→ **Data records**
+ + + +

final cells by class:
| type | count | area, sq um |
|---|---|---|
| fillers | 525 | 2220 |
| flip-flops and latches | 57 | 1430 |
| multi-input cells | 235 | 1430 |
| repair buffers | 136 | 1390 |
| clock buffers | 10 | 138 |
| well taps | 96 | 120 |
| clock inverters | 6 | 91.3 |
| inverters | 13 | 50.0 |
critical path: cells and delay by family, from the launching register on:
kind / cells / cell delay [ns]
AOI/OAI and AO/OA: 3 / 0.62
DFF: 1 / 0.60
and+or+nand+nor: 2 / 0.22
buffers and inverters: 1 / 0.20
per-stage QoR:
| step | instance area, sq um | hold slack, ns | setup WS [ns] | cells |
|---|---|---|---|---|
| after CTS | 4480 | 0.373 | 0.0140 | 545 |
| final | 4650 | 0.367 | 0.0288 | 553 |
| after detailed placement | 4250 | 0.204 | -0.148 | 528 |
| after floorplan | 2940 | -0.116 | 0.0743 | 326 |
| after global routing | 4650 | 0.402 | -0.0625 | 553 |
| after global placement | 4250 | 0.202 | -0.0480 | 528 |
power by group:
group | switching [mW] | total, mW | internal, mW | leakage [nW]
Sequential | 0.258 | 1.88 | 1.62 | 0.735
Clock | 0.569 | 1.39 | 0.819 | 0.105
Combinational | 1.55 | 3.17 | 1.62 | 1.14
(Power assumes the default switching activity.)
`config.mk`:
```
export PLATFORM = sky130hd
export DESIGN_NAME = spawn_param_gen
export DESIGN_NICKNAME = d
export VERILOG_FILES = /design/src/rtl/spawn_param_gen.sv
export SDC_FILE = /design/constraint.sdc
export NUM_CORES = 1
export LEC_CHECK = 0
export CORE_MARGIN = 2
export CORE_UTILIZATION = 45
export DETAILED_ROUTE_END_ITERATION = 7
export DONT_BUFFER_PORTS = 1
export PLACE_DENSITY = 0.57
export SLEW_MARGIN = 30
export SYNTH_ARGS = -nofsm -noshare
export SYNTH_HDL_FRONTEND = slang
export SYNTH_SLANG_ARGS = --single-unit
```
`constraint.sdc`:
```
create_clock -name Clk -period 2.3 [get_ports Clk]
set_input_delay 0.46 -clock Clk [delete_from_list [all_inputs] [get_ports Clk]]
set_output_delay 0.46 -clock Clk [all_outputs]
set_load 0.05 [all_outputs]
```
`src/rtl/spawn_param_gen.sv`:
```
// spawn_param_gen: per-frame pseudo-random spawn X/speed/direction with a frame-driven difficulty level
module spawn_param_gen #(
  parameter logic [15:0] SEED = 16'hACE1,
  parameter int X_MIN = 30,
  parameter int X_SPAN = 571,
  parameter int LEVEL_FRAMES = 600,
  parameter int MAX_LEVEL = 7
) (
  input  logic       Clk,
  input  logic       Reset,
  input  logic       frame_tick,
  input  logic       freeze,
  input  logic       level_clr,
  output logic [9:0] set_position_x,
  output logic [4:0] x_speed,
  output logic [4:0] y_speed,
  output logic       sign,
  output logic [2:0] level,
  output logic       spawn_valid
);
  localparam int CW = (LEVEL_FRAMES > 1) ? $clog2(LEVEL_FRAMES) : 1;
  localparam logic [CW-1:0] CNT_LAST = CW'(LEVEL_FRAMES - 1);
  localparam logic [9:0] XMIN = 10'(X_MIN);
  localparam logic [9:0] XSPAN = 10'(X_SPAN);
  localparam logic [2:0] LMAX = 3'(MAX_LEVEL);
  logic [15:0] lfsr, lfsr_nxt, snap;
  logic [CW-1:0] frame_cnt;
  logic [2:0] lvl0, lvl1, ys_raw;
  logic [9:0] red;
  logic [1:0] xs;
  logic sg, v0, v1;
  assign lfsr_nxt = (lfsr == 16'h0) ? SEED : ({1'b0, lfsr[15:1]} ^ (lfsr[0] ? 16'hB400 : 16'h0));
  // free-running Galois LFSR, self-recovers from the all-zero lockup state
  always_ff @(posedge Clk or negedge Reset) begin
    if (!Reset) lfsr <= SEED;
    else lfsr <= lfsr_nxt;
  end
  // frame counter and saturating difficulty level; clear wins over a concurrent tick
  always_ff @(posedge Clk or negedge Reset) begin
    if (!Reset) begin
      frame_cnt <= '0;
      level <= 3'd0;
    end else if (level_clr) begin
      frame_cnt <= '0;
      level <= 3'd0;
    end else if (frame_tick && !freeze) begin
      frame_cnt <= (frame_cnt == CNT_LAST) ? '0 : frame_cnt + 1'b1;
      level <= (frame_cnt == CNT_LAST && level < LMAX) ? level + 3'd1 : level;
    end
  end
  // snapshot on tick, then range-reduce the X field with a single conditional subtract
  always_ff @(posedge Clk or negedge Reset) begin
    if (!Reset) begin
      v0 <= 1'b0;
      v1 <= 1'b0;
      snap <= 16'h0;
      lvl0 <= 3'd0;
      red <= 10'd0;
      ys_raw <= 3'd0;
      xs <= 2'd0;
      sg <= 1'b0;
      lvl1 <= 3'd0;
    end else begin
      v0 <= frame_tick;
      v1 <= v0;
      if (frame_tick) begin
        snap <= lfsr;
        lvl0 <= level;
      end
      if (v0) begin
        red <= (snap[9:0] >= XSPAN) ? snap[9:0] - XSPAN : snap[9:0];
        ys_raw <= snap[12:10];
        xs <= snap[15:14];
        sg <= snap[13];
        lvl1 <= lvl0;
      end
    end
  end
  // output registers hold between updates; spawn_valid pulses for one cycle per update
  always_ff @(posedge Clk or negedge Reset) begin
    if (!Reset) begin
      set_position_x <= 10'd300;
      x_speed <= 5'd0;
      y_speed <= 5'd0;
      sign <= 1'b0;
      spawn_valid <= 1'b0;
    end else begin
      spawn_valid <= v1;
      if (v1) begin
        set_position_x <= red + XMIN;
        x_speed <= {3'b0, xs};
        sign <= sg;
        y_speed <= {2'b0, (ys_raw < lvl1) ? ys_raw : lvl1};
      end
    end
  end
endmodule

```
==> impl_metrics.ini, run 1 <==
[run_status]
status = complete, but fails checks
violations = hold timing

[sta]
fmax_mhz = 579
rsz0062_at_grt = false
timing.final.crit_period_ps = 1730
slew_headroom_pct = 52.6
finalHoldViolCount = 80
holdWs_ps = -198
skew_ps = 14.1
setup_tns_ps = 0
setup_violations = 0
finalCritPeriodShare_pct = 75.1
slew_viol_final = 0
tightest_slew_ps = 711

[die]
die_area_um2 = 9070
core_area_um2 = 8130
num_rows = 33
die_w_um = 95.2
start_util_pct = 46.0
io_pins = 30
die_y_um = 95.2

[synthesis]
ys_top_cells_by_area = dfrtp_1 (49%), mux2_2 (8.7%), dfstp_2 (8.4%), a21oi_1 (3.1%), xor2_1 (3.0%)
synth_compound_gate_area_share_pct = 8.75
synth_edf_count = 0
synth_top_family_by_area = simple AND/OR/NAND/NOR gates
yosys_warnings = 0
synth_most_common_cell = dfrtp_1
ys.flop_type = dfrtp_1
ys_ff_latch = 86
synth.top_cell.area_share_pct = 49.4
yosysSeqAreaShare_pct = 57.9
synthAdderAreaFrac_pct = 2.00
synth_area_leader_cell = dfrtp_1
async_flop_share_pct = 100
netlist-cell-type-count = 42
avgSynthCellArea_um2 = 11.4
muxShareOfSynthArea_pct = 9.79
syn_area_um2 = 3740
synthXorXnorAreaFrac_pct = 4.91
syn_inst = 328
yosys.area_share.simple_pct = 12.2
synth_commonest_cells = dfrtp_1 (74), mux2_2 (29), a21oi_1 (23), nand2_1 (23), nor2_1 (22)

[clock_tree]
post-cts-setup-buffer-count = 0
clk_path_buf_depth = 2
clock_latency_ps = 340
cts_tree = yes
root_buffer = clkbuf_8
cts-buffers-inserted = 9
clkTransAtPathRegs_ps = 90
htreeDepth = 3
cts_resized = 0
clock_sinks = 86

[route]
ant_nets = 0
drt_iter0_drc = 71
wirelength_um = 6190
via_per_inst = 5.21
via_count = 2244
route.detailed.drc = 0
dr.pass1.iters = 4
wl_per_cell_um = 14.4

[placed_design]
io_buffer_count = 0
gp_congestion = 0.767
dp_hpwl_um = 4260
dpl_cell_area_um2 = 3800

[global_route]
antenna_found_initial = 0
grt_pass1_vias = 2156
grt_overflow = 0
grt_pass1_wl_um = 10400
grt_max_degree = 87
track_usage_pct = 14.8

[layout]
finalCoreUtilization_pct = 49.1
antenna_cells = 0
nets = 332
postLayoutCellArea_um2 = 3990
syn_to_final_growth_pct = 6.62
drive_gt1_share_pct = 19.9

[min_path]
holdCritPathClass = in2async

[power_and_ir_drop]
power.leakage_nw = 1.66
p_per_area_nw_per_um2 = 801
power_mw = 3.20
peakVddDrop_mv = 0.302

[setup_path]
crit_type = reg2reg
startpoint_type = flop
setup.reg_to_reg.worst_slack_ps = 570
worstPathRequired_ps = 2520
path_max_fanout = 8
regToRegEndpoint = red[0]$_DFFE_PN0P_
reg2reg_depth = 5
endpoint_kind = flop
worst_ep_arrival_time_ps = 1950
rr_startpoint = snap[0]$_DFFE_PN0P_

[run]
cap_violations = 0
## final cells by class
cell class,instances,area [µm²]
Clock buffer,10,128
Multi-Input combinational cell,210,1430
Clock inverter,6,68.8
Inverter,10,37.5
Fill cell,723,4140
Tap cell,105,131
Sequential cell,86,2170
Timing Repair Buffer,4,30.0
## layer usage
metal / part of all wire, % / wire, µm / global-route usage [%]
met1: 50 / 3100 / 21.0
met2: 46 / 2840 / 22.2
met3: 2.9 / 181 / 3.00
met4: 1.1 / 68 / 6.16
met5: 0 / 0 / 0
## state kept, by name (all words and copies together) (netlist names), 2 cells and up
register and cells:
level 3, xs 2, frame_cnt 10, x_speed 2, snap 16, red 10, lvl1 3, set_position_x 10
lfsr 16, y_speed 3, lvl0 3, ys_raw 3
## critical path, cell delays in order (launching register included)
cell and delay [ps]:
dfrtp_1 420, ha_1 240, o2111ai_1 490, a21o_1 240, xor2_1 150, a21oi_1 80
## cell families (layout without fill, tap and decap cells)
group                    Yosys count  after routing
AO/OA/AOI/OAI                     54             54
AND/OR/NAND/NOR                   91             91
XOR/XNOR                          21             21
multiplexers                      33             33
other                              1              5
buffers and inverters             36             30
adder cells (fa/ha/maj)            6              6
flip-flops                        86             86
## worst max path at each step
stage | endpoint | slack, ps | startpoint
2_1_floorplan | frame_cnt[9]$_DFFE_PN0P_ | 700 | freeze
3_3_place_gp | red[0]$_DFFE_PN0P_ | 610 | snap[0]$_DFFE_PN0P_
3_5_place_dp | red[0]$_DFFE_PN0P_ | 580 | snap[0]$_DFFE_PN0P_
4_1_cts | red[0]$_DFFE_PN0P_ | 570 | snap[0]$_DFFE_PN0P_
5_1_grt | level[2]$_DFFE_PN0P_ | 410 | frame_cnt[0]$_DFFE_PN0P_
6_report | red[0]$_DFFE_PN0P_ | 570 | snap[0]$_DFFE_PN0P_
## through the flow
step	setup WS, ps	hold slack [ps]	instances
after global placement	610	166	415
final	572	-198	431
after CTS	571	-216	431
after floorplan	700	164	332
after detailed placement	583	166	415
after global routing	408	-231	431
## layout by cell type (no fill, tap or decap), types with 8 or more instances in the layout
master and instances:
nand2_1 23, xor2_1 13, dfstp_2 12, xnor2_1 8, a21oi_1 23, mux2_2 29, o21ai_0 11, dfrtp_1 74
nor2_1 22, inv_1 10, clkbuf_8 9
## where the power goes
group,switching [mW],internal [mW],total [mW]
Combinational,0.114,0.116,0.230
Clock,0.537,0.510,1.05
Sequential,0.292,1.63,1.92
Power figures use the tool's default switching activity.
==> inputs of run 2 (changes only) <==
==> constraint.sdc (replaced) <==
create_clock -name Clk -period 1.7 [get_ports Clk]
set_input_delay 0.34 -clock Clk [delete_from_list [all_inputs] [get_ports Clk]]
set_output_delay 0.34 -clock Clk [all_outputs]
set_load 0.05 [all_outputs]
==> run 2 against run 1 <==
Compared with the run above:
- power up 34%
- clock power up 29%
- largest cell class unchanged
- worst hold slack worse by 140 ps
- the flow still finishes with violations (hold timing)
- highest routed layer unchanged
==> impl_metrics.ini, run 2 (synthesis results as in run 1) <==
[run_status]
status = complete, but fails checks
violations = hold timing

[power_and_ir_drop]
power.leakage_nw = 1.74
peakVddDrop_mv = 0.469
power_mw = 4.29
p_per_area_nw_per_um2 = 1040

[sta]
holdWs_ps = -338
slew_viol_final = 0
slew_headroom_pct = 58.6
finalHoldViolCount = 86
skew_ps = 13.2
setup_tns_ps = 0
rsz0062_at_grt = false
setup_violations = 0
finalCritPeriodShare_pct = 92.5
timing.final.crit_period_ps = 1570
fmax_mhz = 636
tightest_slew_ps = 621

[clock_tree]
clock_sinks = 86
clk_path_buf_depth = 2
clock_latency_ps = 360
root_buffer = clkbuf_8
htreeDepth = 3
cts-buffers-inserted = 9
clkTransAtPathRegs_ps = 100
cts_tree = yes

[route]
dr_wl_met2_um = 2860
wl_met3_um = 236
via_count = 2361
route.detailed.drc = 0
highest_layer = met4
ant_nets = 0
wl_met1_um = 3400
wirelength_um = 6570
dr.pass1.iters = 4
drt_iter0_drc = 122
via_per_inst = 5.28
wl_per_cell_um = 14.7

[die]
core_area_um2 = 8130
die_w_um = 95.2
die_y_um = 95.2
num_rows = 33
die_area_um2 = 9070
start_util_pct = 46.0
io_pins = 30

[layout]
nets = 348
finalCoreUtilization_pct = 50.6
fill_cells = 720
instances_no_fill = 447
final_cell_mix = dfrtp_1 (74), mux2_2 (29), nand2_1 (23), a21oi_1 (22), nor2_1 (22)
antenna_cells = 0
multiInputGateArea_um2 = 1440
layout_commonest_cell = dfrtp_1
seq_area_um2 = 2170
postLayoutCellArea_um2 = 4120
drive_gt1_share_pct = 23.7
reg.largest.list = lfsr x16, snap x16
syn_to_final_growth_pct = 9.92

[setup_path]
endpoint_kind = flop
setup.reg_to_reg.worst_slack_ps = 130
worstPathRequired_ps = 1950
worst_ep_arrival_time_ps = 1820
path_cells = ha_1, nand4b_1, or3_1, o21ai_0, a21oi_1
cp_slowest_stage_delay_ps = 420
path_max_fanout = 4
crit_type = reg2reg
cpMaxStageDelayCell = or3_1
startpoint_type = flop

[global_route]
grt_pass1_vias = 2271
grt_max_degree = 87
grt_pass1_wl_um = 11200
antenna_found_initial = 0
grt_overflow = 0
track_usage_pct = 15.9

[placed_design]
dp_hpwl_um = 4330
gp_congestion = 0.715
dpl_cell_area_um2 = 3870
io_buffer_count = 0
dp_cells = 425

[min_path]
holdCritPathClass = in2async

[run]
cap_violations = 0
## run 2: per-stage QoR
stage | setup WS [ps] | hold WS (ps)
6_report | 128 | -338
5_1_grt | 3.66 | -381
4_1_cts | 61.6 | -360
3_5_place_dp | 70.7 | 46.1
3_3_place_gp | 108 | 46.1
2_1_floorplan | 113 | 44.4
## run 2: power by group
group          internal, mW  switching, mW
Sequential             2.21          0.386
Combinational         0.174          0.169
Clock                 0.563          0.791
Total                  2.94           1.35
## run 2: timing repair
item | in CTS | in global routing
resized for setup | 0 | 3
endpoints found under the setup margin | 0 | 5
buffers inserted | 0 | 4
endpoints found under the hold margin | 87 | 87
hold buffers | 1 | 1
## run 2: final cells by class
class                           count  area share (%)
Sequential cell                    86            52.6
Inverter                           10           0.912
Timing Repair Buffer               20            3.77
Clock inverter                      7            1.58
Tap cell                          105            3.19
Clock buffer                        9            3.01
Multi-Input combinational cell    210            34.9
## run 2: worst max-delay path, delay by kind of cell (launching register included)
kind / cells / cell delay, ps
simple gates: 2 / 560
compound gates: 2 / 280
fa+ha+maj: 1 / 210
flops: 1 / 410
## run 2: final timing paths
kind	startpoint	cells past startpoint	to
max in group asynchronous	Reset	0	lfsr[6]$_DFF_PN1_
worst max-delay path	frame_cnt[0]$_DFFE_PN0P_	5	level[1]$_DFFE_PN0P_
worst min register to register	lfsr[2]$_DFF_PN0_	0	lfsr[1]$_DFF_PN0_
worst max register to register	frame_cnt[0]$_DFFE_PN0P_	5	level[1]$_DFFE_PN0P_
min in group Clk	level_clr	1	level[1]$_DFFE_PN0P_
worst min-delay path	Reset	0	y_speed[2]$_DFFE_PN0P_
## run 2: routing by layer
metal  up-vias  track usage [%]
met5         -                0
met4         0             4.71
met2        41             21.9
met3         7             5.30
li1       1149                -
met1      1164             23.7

+ + + +

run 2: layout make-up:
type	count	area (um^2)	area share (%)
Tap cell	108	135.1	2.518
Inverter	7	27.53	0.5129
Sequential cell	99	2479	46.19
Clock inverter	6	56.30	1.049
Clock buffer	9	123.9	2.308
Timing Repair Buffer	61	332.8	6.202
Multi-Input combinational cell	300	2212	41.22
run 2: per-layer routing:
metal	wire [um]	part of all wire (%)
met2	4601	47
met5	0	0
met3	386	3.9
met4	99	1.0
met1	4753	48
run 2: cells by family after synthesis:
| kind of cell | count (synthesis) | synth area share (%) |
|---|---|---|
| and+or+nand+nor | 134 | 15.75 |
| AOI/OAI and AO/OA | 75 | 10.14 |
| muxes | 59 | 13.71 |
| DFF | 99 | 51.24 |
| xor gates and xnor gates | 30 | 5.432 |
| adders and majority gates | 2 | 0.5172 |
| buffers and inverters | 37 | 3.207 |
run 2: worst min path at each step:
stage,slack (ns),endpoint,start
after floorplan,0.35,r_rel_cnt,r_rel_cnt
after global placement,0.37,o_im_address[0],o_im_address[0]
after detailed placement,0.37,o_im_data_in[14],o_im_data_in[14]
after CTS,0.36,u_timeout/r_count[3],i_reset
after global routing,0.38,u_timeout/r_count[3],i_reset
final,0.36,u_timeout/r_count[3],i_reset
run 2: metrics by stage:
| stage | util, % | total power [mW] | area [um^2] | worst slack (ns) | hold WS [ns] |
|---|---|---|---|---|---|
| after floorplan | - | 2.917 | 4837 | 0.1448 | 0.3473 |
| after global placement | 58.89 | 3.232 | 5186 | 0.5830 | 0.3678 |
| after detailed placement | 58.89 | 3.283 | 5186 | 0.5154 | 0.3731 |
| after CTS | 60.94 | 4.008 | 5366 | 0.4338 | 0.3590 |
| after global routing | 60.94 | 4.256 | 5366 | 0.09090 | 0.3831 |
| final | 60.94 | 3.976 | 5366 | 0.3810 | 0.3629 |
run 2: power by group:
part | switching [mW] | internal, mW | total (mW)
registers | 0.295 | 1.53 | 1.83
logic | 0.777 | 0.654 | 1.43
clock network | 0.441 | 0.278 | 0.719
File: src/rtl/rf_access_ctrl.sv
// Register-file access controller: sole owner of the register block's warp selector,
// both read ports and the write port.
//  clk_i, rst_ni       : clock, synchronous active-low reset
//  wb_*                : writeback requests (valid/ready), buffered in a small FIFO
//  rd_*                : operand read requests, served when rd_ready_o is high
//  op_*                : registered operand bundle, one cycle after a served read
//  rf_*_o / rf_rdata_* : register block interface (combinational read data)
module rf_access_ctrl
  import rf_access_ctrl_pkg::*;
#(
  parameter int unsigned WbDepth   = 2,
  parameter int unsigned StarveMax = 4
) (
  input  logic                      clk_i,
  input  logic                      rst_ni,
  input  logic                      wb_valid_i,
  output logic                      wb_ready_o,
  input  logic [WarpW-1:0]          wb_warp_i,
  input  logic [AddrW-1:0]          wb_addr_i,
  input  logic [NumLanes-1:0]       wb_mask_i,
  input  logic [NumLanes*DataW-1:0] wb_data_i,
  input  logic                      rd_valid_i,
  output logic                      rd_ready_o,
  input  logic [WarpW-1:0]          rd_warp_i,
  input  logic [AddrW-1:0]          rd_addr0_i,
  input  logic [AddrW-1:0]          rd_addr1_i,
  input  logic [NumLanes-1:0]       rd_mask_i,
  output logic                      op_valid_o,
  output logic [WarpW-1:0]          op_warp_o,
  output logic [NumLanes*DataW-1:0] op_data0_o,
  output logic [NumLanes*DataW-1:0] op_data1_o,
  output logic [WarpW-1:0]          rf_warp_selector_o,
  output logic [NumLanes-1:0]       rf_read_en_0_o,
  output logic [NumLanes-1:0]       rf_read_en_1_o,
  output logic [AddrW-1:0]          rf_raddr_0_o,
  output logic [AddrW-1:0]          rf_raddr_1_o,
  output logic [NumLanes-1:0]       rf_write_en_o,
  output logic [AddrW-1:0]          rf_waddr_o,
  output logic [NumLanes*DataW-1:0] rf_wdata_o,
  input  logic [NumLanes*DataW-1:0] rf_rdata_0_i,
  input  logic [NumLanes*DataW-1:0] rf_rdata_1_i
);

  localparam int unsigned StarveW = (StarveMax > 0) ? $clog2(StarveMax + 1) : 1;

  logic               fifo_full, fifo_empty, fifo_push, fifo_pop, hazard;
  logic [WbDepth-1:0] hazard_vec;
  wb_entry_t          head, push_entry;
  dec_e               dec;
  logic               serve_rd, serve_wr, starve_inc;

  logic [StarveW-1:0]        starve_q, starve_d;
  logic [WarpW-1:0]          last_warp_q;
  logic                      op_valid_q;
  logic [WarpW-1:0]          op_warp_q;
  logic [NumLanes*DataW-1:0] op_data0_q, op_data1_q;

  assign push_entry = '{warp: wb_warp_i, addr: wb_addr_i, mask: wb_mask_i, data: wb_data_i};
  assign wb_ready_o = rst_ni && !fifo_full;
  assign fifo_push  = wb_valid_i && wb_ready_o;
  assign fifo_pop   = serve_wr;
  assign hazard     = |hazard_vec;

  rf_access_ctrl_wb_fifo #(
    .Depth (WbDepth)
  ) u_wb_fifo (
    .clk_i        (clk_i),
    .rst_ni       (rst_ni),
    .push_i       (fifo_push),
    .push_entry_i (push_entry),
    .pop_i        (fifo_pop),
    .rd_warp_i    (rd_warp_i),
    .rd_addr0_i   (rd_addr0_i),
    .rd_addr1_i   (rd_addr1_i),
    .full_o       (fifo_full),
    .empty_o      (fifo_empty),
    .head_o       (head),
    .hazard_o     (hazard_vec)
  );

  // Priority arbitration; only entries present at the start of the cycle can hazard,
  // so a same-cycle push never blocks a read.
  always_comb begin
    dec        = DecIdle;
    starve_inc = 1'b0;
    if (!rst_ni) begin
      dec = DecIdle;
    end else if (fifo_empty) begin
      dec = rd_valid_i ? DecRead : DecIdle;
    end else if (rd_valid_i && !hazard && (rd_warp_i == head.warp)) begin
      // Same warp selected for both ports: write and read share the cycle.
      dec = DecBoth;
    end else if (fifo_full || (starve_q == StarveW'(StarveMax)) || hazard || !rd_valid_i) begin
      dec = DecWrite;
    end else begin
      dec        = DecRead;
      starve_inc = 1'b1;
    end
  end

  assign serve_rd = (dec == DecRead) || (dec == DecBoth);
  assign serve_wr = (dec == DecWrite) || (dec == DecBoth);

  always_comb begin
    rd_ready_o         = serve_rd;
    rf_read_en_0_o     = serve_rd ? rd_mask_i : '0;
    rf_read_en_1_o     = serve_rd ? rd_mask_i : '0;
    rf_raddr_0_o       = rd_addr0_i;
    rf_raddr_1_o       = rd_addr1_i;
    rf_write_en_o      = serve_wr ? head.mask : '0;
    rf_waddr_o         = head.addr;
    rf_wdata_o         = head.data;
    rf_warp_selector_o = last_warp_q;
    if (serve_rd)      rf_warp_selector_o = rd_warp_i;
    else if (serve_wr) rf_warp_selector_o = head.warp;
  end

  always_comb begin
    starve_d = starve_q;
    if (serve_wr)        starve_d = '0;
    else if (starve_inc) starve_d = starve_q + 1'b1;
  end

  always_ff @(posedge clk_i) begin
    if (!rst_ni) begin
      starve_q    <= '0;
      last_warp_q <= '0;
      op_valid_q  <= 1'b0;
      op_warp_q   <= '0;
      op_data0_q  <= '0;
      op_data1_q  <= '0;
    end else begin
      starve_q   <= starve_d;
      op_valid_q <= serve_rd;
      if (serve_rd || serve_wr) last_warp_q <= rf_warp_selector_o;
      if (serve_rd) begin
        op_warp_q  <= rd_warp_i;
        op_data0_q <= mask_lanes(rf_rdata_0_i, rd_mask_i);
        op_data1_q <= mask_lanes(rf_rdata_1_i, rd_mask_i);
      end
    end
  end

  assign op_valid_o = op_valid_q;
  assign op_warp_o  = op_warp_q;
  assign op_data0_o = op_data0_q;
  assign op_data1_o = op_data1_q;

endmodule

+ + + +

→ **Exercise goal**
Output the lines of the records above exactly as they appear, from the line containing "-0.0480 | 528 |" through the line containing "Combinational | 1.55 | 3.17 | 1.62 | 1.14".

→ **Solution for this task**
| after global placement | 4250 | 0.202 | -0.0480 | 528 |
power by group:
group | switching [mW] | total, mW | internal, mW | leakage [nW]
Sequential | 0.258 | 1.88 | 1.62 | 0.735
Clock | 0.569 | 1.39 | 0.819 | 0.105
Combinational | 1.55 | 3.17 | 1.62 | 1.14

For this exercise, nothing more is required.